Latest release: 1.12 ( 19th May 2020 ) 🔍 Last analysed 15th May 2022 . Not reproducible from source provided Not updated in a long time
4.1 ★★★★★
107 ratings
1st August 2018

Jump to verdict 

Help spread awareness for build reproducibility

Please help us spread the word, asking HODL Wallet : Bitcoin Wallet to support reproducible builds  via their Twitter!

Do your own research!

Try out searching for "lost bitcoins", "stole my money" or "scammers" together with the wallet's name, even if you think the wallet is generally trustworthy. For all the bigger wallets you will find accusations. Make sure you understand why they were made and if you are comfortable with the provider's reaction.
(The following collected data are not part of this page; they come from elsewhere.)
$ cat src/hw/rtl/mfr_pkg.sv
// shared types and constants of the meter frame receiver
`default_nettype none

package mfr_pkg;

   localparam logic [7:0] START_BYTE      = 8'h10;
   localparam logic [7:0] STX_BYTE        = 8'h02;
   localparam logic [7:0] MAX_LENGTH_RST  = 8'd22;
   // header, checksum and tail bytes around the payload
   localparam logic [8:0] FRAME_OVERHEAD  = 9'd7;
   localparam int unsigned FLAG_BYTES     = 4;
   localparam int unsigned FLAG_IDX_W     = $clog2(FLAG_BYTES);

   typedef enum logic [1:0] {
      STATUS_OK       = 2'd0,
      STATUS_MISMATCH = 2'd1,
      STATUS_INVALID  = 2'd2
   } status_type;

   typedef enum logic [3:0] {
      QTY_NONE        = 4'd0,
      QTY_VOLTAGE     = 4'd1,
      QTY_CURRENT     = 4'd2,
      QTY_RESISTANCE  = 4'd3,
      QTY_CONTINUITY  = 4'd4,
      QTY_FREQUENCY   = 4'd5,
      QTY_DUTY        = 4'd6,
      QTY_CAPACITANCE = 4'd7,
      QTY_TEMPERATURE = 4'd8,
      QTY_POWER       = 4'd9
   } quantity_type;

   typedef enum logic [3:0] {
      UNIT_NONE       = 4'd0,
      UNIT_VOLT       = 4'd1,
      UNIT_AMPERE     = 4'd2,
      UNIT_OHM        = 4'd3,
      UNIT_HERTZ      = 4'd4,
      UNIT_PERCENT    = 4'd5,
      UNIT_FARAD      = 4'd6,
      UNIT_FAHRENHEIT = 4'd7,
      UNIT_CELSIUS    = 4'd8,
      UNIT_DBM        = 4'd9
   } unit_type;

   typedef struct packed {
      quantity_type quantity;
      unit_type     unit;
      logic         times_thousand;
   } decode_type;

   typedef struct packed {
      status_type   status;
      logic [7:0]   command;
      logic [7:0]   payload_length;
      quantity_type quantity;
      unit_type     unit;
      logic         is_ac;
      logic         is_dc;
      logic         is_diode;
      logic         low_battery;
      logic         times_thousand;
   } result_type;

endpackage

`default_nettype wire

$ cat src/hw/rtl/meter_frame_receiver.sv
// meter link frame receiver top level with result register
//
//   channel   direction  handshake          payload
//   req_      in         valid / ready      rx_byte
//   rsp_      out        valid / ready      status .. times_thousand
//   csr_      in         write enable only  max_frame_length
//
// one request per cycle; a result appears in the cycle after the byte that causes it
// the single result register sets the rate: a request is taken when it is empty
// or being drained in the same cycle
// synchronous reset returns to hunting, max_frame_length to 22, no result held
`default_nettype none

module meter_frame_receiver (
   input  wire logic       clock,
   input  wire logic       reset,
   input  wire logic       req_valid,
   output logic            req_ready,
   input  wire logic [7:0] req_rx_byte,
   output logic            rsp_valid,
   input  wire logic       rsp_ready,
   output logic [1:0]      rsp_status,
   output logic [7:0]      rsp_command,
   output logic [7:0]      rsp_payload_length,
   output logic [3:0]      rsp_quantity,
   output logic [3:0]      rsp_unit,
   output logic            rsp_is_ac,
   output logic            rsp_is_dc,
   output logic            rsp_is_diode,
   output logic            rsp_low_battery,
   output logic            rsp_times_thousand,
   input  wire logic       csr_wr_en,
   input  wire logic [7:0] csr_wr_data
);

   logic [7:0]          max_frame_length_ff;
   logic                rsp_valid_ff, rsp_valid_in;
   mfr_pkg::result_type rsp_data_ff;
   logic                step;
   logic                result_valid;
   mfr_pkg::result_type result;

   assign req_ready = !rsp_valid_ff || rsp_ready;
   assign step      = req_valid && req_ready;

   mfr_parser u_parser (
      .clock            (clock),
      .reset            (reset),
      .step             (step),
      .rx_byte          (req_rx_byte),
      .max_frame_length (max_frame_length_ff),
      .result_valid     (result_valid),
      .result           (result)
   );

   assign rsp_valid_in = step ? result_valid : (rsp_valid_ff && !rsp_ready);

   always_ff @(posedge clock) begin
      if (reset) begin
         max_frame_length_ff <= mfr_pkg::MAX_LENGTH_RST;
         rsp_valid_ff        <= 1'b0;
      end else begin
         if (csr_wr_en) max_frame_length_ff <= csr_wr_data;
         rsp_valid_ff <= rsp_valid_in;
      end
   end

   always_ff @(posedge clock) begin
      if (step && result_valid) rsp_data_ff <= result;
   end

   assign rsp_valid          = rsp_valid_ff;
   assign rsp_status         = rsp_data_ff.status;
   assign rsp_command        = rsp_data_ff.command;
   assign rsp_payload_length = rsp_data_ff.payload_length;
   assign rsp_quantity       = rsp_data_ff.quantity;
   assign rsp_unit           = rsp_data_ff.unit;
   assign rsp_is_ac          = rsp_data_ff.is_ac;
   assign rsp_is_dc          = rsp_data_ff.is_dc;
   assign rsp_is_diode       = rsp_data_ff.is_diode;
   assign rsp_low_battery    = rsp_data_ff.low_battery;
   assign rsp_times_thousand = rsp_data_ff.times_thousand;

`ifndef SYNTHESIS
   // a request never overwrites a result that is still waiting
   assert property (@(posedge clock) disable iff (reset)
      step |-> (!rsp_valid_ff || rsp_ready))
      else $error("request accepted over a held result");

   // invalid frames carry no decoded measurement
   assert property (@(posedge clock) disable iff (reset)
      (rsp_valid && rsp_status == mfr_pkg::STATUS_INVALID) |->
         (rsp_quantity == mfr_pkg::QTY_NONE && rsp_unit == mfr_pkg::UNIT_NONE &&
          !rsp_times_thousand && !rsp_is_ac && !rsp_is_dc && !rsp_low_battery))
      else $error("invalid frame with decoded fields");

   // the times-1000 mark only comes with a dBm reading
   assert property (@(posedge clock) disable iff (reset)
      (rsp_valid && rsp_times_thousand) |->
         (rsp_quantity == mfr_pkg::QTY_POWER && rsp_unit == mfr_pkg::UNIT_DBM))
      else $error("times_thousand without dBm");

   // nothing is shown right after reset
   assert property (@(posedge clock)
      reset |=> !rsp_valid)
      else $error("result valid after reset");
`endif

endmodule

`default_nettype wire

$ cat src/hw/rtl/mfr_flag_decode.sv
// quantity and unit decode from the flag bytes, last match wins
`default_nettype none

module mfr_flag_decode (
   input  wire logic [7:0]          flag0,
   input  wire logic [7:0]          flag1,
   output mfr_pkg::decode_type      decode
);

   logic ohm;
   logic cap;

   assign ohm = flag0[7];
   assign cap = flag0[3];

   always_comb begin
      decode = '{quantity: mfr_pkg::QTY_NONE, unit: mfr_pkg::UNIT_NONE,
                 times_thousand: 1'b0};
      if (flag0[2]) begin
         decode.quantity = mfr_pkg::QTY_VOLTAGE;
         decode.unit     = mfr_pkg::UNIT_VOLT;
      end
      if (flag1[1]) begin
         decode.quantity = mfr_pkg::QTY_CURRENT;
         decode.unit     = mfr_pkg::UNIT_AMPERE;
      end
      if (ohm) begin
         // beep bit turns resistance into continuity
         decode.quantity = flag1[0] ? mfr_pkg::QTY_CONTINUITY : mfr_pkg::QTY_RESISTANCE;
         decode.unit     = mfr_pkg::UNIT_OHM;
      end
      if (flag1[2]) begin
         decode.quantity = mfr_pkg::QTY_FREQUENCY;
         decode.unit     = mfr_pkg::UNIT_HERTZ;
      end
      if (flag1[3]) begin
         decode.quantity = mfr_pkg::QTY_DUTY;
         decode.unit     = mfr_pkg::UNIT_PERCENT;
      end
      if (flag0[6]) begin
         decode.quantity = mfr_pkg::QTY_TEMPERATURE;
         decode.unit     = mfr_pkg::UNIT_FAHRENHEIT;
      end
      if (flag0[5]) begin
         decode.quantity = mfr_pkg::QTY_TEMPERATURE;
         decode.unit     = mfr_pkg::UNIT_CELSIUS;
      end
      // capacitance overrides the temperature marks
      if (cap) begin
         decode.quantity = mfr_pkg::QTY_CAPACITANCE;
         decode.unit     = mfr_pkg::UNIT_FARAD;
      end
      if (flag1[5] && !ohm) begin
         decode.quantity       = mfr_pkg::QTY_POWER;
         decode.unit           = mfr_pkg::UNIT_DBM;
         decode.times_thousand = 1'b1;
      end
   end

endmodule

`default_nettype wire

$ cat src/hw/rtl/mfr_parser.sv
// frame state machine: header, payload xor, flag capture and result build
`default_nettype none

module mfr_parser (
   input  wire logic                clock,
   input  wire logic                reset,
   input  wire logic                step,
   input  wire logic [7:0]          rx_byte,
   input  wire logic [7:0]          max_frame_length,
   output logic                     result_valid,
   output mfr_pkg::result_type      result
);

   typedef enum logic [2:0] {
      PH_HUNT, PH_STX, PH_CMD, PH_LEN, PH_PAYLOAD, PH_CHK, PH_TAIL1, PH_TAIL2
   } phase_type;

   phase_type  phase_ff,          phase_in;
   logic [7:0] byte_count_ff,     byte_count_in;
   logic [7:0] command_ff,        command_in;
   logic [7:0] payload_length_ff, payload_length_in;
   logic [7:0] xor_ff,            xor_in;
   logic [7:0] checksum_ff,       checksum_in;
   logic [7:0] flag_ff [mfr_pkg::FLAG_BYTES];
   logic [7:0] flag_in [mfr_pkg::FLAG_BYTES];

   logic [7:0]          count_next;
   mfr_pkg::decode_type decode;

   mfr_flag_decode u_decode (
      .flag0  (flag_ff[0]),
      .flag1  (flag_ff[1]),
      .decode (decode)
   );

   assign count_next = byte_count_ff + 8'd1;

   always_comb begin
      phase_in          = phase_ff;
      byte_count_in     = byte_count_ff;
      command_in        = command_ff;
      payload_length_in = payload_length_ff;
      xor_in            = xor_ff;
      checksum_in       = checksum_ff;
      flag_in           = flag_ff;
      result_valid      = 1'b0;
      result            = '0;
      result.status     = mfr_pkg::STATUS_INVALID;
      if (step) begin
         unique case (phase_ff)
            PH_HUNT: begin
               if (rx_byte == mfr_pkg::START_BYTE) phase_in = PH_STX;
            end
            PH_STX: begin
               if (rx_byte == mfr_pkg::STX_BYTE) begin
                  phase_in = PH_CMD;
               end else begin
                  phase_in     = PH_HUNT;
                  result_valid = 1'b1;
               end
            end
            PH_CMD: begin
               command_in = rx_byte;
               phase_in   = PH_LEN;
            end
            PH_LEN: begin
               payload_length_in = rx_byte;
               if ({1'b0, rx_byte} + mfr_pkg::FRAME_OVERHEAD > {1'b0, max_frame_length}) begin
                  phase_in              = PH_HUNT;
                  result_valid          = 1'b1;
                  result.command        = command_ff;
                  result.payload_length = rx_byte;
               end else begin
                  xor_in        = '0;
                  byte_count_in = '0;
                  for (int i = 0; i < mfr_pkg::FLAG_BYTES; i++) flag_in[i] = '0;
                  phase_in = (rx_byte == 8'd0) ? PH_CHK : PH_PAYLOAD;
               end
            end
            PH_PAYLOAD: begin
               xor_in = xor_ff ^ rx_byte;
               if (byte_count_ff < 8'(mfr_pkg::FLAG_BYTES))
                  flag_in[byte_count_ff[mfr_pkg::FLAG_IDX_W-1:0]] = rx_byte;
               byte_count_in = count_next;
               if (count_next == payload_length_ff) phase_in = PH_CHK;
            end
            PH_CHK: begin
               checksum_in = rx_byte;
               phase_in    = PH_TAIL1;
            end
            PH_TAIL1: begin
               phase_in = PH_TAIL2;
            end
            PH_TAIL2: begin
               phase_in              = PH_HUNT;
               result_valid          = 1'b1;
               result.status         = (checksum_ff == xor_ff) ? mfr_pkg::STATUS_OK
                                                               : mfr_pkg::STATUS_MISMATCH;
               result.command        = command_ff;
               result.payload_length = payload_length_ff;
               result.quantity       = decode.quantity;
               result.unit           = decode.unit;
               result.is_ac          = flag_ff[0][0];
               result.is_dc          = flag_ff[0][1];
               result.is_diode       = flag_ff[0][4];
               result.low_battery    = flag_ff[3][7];
               result.times_thousand = decode.times_thousand;
            end
            default: phase_in = PH_HUNT;
         endcase
      end
   end

   always_ff @(posedge clock) begin
      if (reset) begin
         phase_ff          <= PH_HUNT;
         byte_count_ff     <= '0;
         command_ff        <= '0;
         payload_length_ff <= '0;
         xor_ff            <= '0;
         checksum_ff       <= '0;
         for (int i = 0; i < mfr_pkg::FLAG_BYTES; i++) flag_ff[i] <= '0;
      end else begin
         phase_ff          <= phase_in;
         byte_count_ff     <= byte_count_in;
         command_ff        <= command_in;
         payload_length_ff <= payload_length_in;
         xor_ff            <= xor_in;
         checksum_ff       <= checksum_in;
         flag_ff           <= flag_in;
      end
   end

endmodule

`default_nettype wire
If you find something we should include, you can create an issue or edit this analysis yourself and create a merge request for your changes.

The Analysis 

On the App Store the provider claims:

Your Bitcoin are stored on your device and backed up to a Backup Recovery Key when you create a wallet. This means HODL Wallet can never stop you from accessing or sending your funds.

which is not very clear. The Backup part is a bit concerning but if they had access to that, the second sentence would be wrong. This should thus be a claim of being non-custodial.
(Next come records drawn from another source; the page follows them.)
## src/rtl/core/rmr_pkg.sv

```systemverilog
// ----------------------------------------------------------------------------
// rmr_pkg
// Shared constants, state types and control structures of the running
// median rate block.
// ----------------------------------------------------------------------------
`timescale 1ns / 1ps
`default_nettype none

package rmr_pkg;

  localparam int DATA_W     = 32;
  localparam int RATE_W     = 20;
  localparam int WINDOW_DEF = 32;

  localparam logic [DATA_W-1:0] RATE_SCALE = 32'd1000000;

  typedef enum logic [2:0] {
    ST_IDLE,
    ST_RING,
    ST_MERGE_GO,
    ST_MERGE_WAIT,
    ST_DIV_GO,
    ST_DIV_WAIT,
    ST_FINISH
  } top_state_t;

  typedef enum logic [1:0] {
    MG_IDLE,
    MG_READ,
    MG_EXAMINE,
    MG_TAIL
  } merge_state_t;

  typedef struct packed {
    logic start;
    logic drop;
  } merge_ctl_t;

endpackage

`default_nettype wire

```

## src/rtl/core/running_median_rate.sv

```systemverilog
// ----------------------------------------------------------------------------
// running_median_rate
// Frame rate from the running upper median of the last WINDOW frame times.
// ----------------------------------------------------------------------------
// A frame time of zero goes straight to the finish state, is offered as a
// rate of zero and changes nothing. A nonzero frame time enters a ring of
// WINDOW entries and a sorted copy of the window, which is rebuilt by one
// streaming pass that reads and then examines each stored entry through a
// simple dual-port memory; the rounded quotient (1000000 + median/2) / median
// then comes from a restoring divider at one bit per cycle. The block takes
// no new transaction until the result has been placed in the output register.
// No clearing pass is needed after reset.
// ----------------------------------------------------------------------------
`timescale 1ns / 1ps
`default_nettype none

module running_median_rate #(
  parameter int WINDOW = rmr_pkg::WINDOW_DEF
) (
  input  wire logic                       clk,
  input  wire logic                       rst,
  input  wire logic                       sample_valid,
  output logic                            sample_ready,
  input  wire logic [rmr_pkg::DATA_W-1:0] frame_time_us,
  output logic                            rate_valid,
  input  wire logic                       rate_ready,
  output logic [rmr_pkg::RATE_W-1:0]      rate_per_second
);

  localparam int CW = $clog2(WINDOW + 1);
  localparam int AW = (WINDOW > 1) ? $clog2(WINDOW) : 1;

  rmr_pkg::top_state_t state, state_next;

  logic [rmr_pkg::DATA_W-1:0] sample;
  logic [AW-1:0]              slot;
  logic [CW-1:0]              fill;
  logic                       full;
  logic [rmr_pkg::DATA_W-1:0] ring_mem [WINDOW];
  logic [rmr_pkg::DATA_W-1:0] ring_q;
  logic [rmr_pkg::RATE_W-1:0] result;

  rmr_pkg::merge_ctl_t        merge_ctl;
  logic                       merge_done;
  logic [rmr_pkg::DATA_W-1:0] median;
  logic                       div_start;
  logic                       div_done;
  logic [rmr_pkg::DATA_W-1:0] dividend;
  logic [rmr_pkg::RATE_W-1:0] quotient;
  logic                       accept;
  logic                       out_load;

  assign full     = (fill == CW'(WINDOW));
  assign accept   = sample_valid && sample_ready;
  assign dividend = rmr_pkg::RATE_SCALE + {1'b0, median[rmr_pkg::DATA_W-1:1]};

  rmr_merge #(
    .WINDOW (WINDOW)
  ) u_merge (
    .clk     (clk),
    .rst     (rst),
    .ctl     (merge_ctl),
    .n_old   (fill),
    .old_val (ring_q),
    .new_val (sample),
    .done    (merge_done),
    .median  (median)
  );

  rmr_divider u_div (
    .clk      (clk),
    .rst      (rst),
    .start    (div_start),
    .dividend (dividend),
    .divisor  (median),
    .done     (div_done),
    .quotient (quotient)
  );

  // The ring read returns the entry about to be overwritten.
  always_ff @(posedge clk) begin
    if (state == rmr_pkg::ST_RING) begin
      ring_q         <= ring_mem[slot];
      ring_mem[slot] <= sample;
    end
  end

  always_ff @(posedge clk) begin
    if (rst) begin
      state      <= rmr_pkg::ST_IDLE;
      slot       <= '0;
      fill       <= '0;
      rate_valid <= 1'b0;
    end else begin
      state <= state_next;
      if (state == rmr_pkg::ST_MERGE_GO) begin
        slot <= (slot == AW'(WINDOW - 1)) ? '0 : slot + 1'b1;
        if (!full) begin
          fill <= fill + 1'b1;
        end
      end
      if (out_load) begin
        rate_valid <= 1'b1;
      end else if (rate_ready) begin
        rate_valid <= 1'b0;
      end
    end
  end

  always_ff @(posedge clk) begin
    if (accept) begin
      sample <= frame_time_us;
      result <= '0;
    end else if (state == rmr_pkg::ST_DIV_WAIT && div_done) begin
      result <= quotient;
    end
    if (out_load) begin
      rate_per_second <= result;
    end
  end

  always_comb begin
    state_next      = state;
    sample_ready    = 1'b0;
    merge_ctl.start = 1'b0;
    merge_ctl.drop  = full;
    div_start       = 1'b0;
    out_load        = 1'b0;
    case (state)
      rmr_pkg::ST_IDLE: begin
        sample_ready = 1'b1;
        if (sample_valid) begin
          state_next = (frame_time_us == '0) ? rmr_pkg::ST_FINISH : rmr_pkg::ST_RING;
        end
      end
      rmr_pkg::ST_RING: begin
        state_next = rmr_pkg::ST_MERGE_GO;
      end
      rmr_pkg::ST_MERGE_GO: begin
        merge_ctl.start = 1'b1;
        state_next      = rmr_pkg::ST_MERGE_WAIT;
      end
      rmr_pkg::ST_MERGE_WAIT: begin
        if (merge_done) begin
          state_next = rmr_pkg::ST_DIV_GO;
        end
      end
      rmr_pkg::ST_DIV_GO: begin
        div_start  = 1'b1;
        state_next = rmr_pkg::ST_DIV_WAIT;
      end
      rmr_pkg::ST_DIV_WAIT: begin
        if (div_done) begin
          state_next = rmr_pkg::ST_FINISH;
        end
      end
      rmr_pkg::ST_FINISH: begin
        if (!rate_valid || rate_ready) begin
          out_load   = 1'b1;
          state_next = rmr_pkg::ST_IDLE;
        end
      end
      default: begin
        state_next = rmr_pkg::ST_IDLE;
      end
    endcase
  end

endmodule

`default_nettype wire

```

## src/rtl/core/rmr_divider.sv

```systemverilog
// ----------------------------------------------------------------------------
// rmr_divider
// Restoring divider with one shared subtract and compare unit, one quotient
// bit per cycle.
// ----------------------------------------------------------------------------
`timescale 1ns / 1ps
`default_nettype none

module rmr_divider (
  input  wire logic                       clk,
  input  wire logic                       rst,
  input  wire logic                       start,
  input  wire logic [rmr_pkg::DATA_W-1:0] dividend,
  input  wire logic [rmr_pkg::DATA_W-1:0] divisor,
  output logic                            done,
  output logic [rmr_pkg::RATE_W-1:0]      quotient
);

  localparam int CNT_W = $clog2(rmr_pkg::DATA_W);

  logic                       busy;
  logic [CNT_W-1:0]           cnt;
  logic [rmr_pkg::DATA_W-1:0] rem;
  logic [rmr_pkg::DATA_W-1:0] dvd;
  logic [rmr_pkg::DATA_W-1:0] dsr;
  logic [rmr_pkg::DATA_W:0]   rem_sh;
  logic [rmr_pkg::DATA_W:0]   rem_sub;
  logic                       ge;

  always_comb begin
    rem_sh  = {rem, dvd[rmr_pkg::DATA_W-1]};
    rem_sub = rem_sh - {1'b0, dsr};
    ge      = (rem_sh >= {1'b0, dsr});
  end

  always_ff @(posedge clk) begin
    if (rst) begin
      busy <= 1'b0;
      done <= 1'b0;
      cnt  <= '0;
    end else begin
      done <= 1'b0;
      if (start) begin
        busy <= 1'b1;
        cnt  <= '0;
      end else if (busy) begin
        cnt <= cnt + 1'b1;
        if (cnt == CNT_W'(rmr_pkg::DATA_W - 1)) begin
          busy <= 1'b0;
          done <= 1'b1;
        end
      end
    end
  end

  // The quotient bits shift in behind the dividend bits as they are consumed.
  always_ff @(posedge clk) begin
    if (start) begin
      rem <= '0;
      dvd <= dividend;
      dsr <= divisor;
    end else if (busy) begin
      rem <= ge ? rem_sub[rmr_pkg::DATA_W-1:0] : rem_sh[rmr_pkg::DATA_W-1:0];
      dvd <= {dvd[rmr_pkg::DATA_W-2:0], ge};
    end
  end

  assign quotient = dvd[rmr_pkg::RATE_W-1:0];

endmodule

`default_nettype wire

```

## src/rtl/core/rmr_merge.sv

```systemverilog
// ----------------------------------------------------------------------------
// rmr_merge
// Keeps the window contents as a sorted list in a two-bank memory. Each
// update streams the list from one bank to the other, dropping the evicted
// value and inserting the new one, and captures the upper median on the way.
// ----------------------------------------------------------------------------
`timescale 1ns / 1ps
`default_nettype none

module rmr_merge #(
  parameter int WINDOW = rmr_pkg::WINDOW_DEF
) (
  input  wire logic                       clk,
  input  wire logic                       rst,
  input  wire rmr_pkg::merge_ctl_t        ctl,
  input  wire logic [$clog2(WINDOW+1)-1:0] n_old,
  input  wire logic [rmr_pkg::DATA_W-1:0] old_val,
  input  wire logic [rmr_pkg::DATA_W-1:0] new_val,
  output logic                            done,
  output logic [rmr_pkg::DATA_W-1:0]      median
);

  localparam int CW = $clog2(WINDOW + 1);
  localparam int AW = (WINDOW > 1) ? $clog2(WINDOW) : 1;

  rmr_pkg::merge_state_t state, state_next;

  logic                       bank;
  logic [CW-1:0]              rd;
  logic [CW-1:0]              wr;
  logic [CW-1:0]              n_reg;
  logic [CW-1:0]              k;
  logic [CW-1:0]              n_new;
  logic                       drop_pend;
  logic                       inserted;
  logic [rmr_pkg::DATA_W-1:0] old_r;
  logic [rmr_pkg::DATA_W-1:0] new_r;

  logic [rmr_pkg::DATA_W-1:0] sort_mem [2**(AW+1)];
  logic [rmr_pkg::DATA_W-1:0] rd_data;
  logic [AW:0]                rd_addr;
  logic [AW:0]                wr_addr;

  logic                       we;
  logic [rmr_pkg::DATA_W-1:0] wdata;
  logic                       rd_inc;
  logic                       wr_inc;
  logic                       ins_set;
  logic                       drop_clr;

  assign rd_addr = {bank, rd[AW-1:0]};
  assign wr_addr = {~bank, wr[AW-1:0]};
  assign n_new   = ctl.drop ? n_old : n_old + 1'b1;

  always_ff @(posedge clk) begin
    rd_data <= sort_mem[rd_addr];
    if (we) begin
      sort_mem[wr_addr] <= wdata;
    end
  end

  always_ff @(posedge clk) begin
    if (rst) begin
      state <= rmr_pkg::MG_IDLE;
      bank  <= 1'b0;
    end else begin
      state <= state_next;
      if (state == rmr_pkg::MG_TAIL) begin
        bank <= ~bank;
      end
    end
  end

  always_ff @(posedge clk) begin
    if (state == rmr_pkg::MG_IDLE && ctl.start) begin
      n_reg     <= n_old;
      k         <= n_new >> 1;
      drop_pend <= ctl.drop;
      inserted  <= 1'b0;
      old_r     <= old_val;
      new_r     <= new_val;
      rd        <= '0;
      wr        <= '0;
    end else begin
      if (rd_inc)   rd        <= rd + 1'b1;
      if (wr_inc)   wr        <= wr + 1'b1;
      if (ins_set)  inserted  <= 1'b1;
      if (drop_clr) drop_pend <= 1'b0;
    end
    if (we && wr == k) begin
      median <= wdata;
    end
  end

  always_comb begin
    state_next = state;
    we         = 1'b0;
    wdata      = rd_data;
    rd_inc     = 1'b0;
    wr_inc     = 1'b0;
    ins_set    = 1'b0;
    drop_clr   = 1'b0;
    done       = 1'b0;
    case (state)
      rmr_pkg::MG_IDLE: begin
        if (ctl.start) begin
          state_next = rmr_pkg::MG_READ;
        end
      end
      rmr_pkg::MG_READ: begin
        state_next = (rd == n_reg) ? rmr_pkg::MG_TAIL : rmr_pkg::MG_EXAMINE;
      end
      rmr_pkg::MG_EXAMINE: begin
        state_next = rmr_pkg::MG_READ;
        if (drop_pend && rd_data == old_r) begin
          // The first copy of the evicted value is skipped.
          drop_clr = 1'b1;
          rd_inc   = 1'b1;
        end else if (!inserted && rd_data > new_r) begin
          // The new value goes in ahead; the same element is read again.
          we      = 1'b1;
          wdata   = new_r;
          wr_inc  = 1'b1;
          ins_set = 1'b1;
        end else begin
          we     = 1'b1;
          wr_inc = 1'b1;
          rd_inc = 1'b1;
        end
      end
      rmr_pkg::MG_TAIL: begin
        if (!inserted) begin
          we    = 1'b1;
          wdata = new_r;
        end
        done       = 1'b1;
        state_next = rmr_pkg::MG_IDLE;
      end
      default: begin
        state_next = rmr_pkg::MG_IDLE;
      end
    endcase
  end

endmodule

`default_nettype wire

```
HODL Wallet is free, open source

so in their source repository one could check the claim but as iPhone apps are all currently not reproducible, the app remains not verifiable.

(lw)

Verdict Explained

We could not verify that the provided code matches the binary!

As part of our Methodology, we ask:

Is the published binary matching the published source code?

If the answer is "no", we mark it as "Not reproducible from source provided".

Published code doesn’t help much if it is not what the published binary was built from. That is why we try to reproduce the binary. We

  1. obtain the binary from the provider
  2. compile the published source code using the published build instructions into a binary
  3. compare the two binaries
  4. we might spend some time working around issues that are easy to work around

If this fails, we might search if other revisions match or if we can deduct the source of the mismatch but generally consider it on the provider to provide the correct source code and build instructions to reproduce the build, so we usually open a ticket in their code repository.

In any case, the result is a discrepancy between the binary we can create and the binary we can find for download and any discrepancy might leak your backup to the server on purpose or by accident.

As we cannot verify that the source provided is the source the binary was compiled from, this category is only slightly better than closed source but for now we have hope projects come around and fix verifiability issues.

But we also ask:

Was the product updated during the last two years?

If the answer is "no", we mark it as "Not updated in a long time".

Bitcoin wallets are complex products and Bitcoin is a new, advancing technolgy. Projects that don’t get updated in a long time are probably not well maintained. It is questionable if the provider even has staff at hands that is familiar with the product, should issues arise.

This verdict may not get applied if the provider is active and expresses good reasons for not updating the product.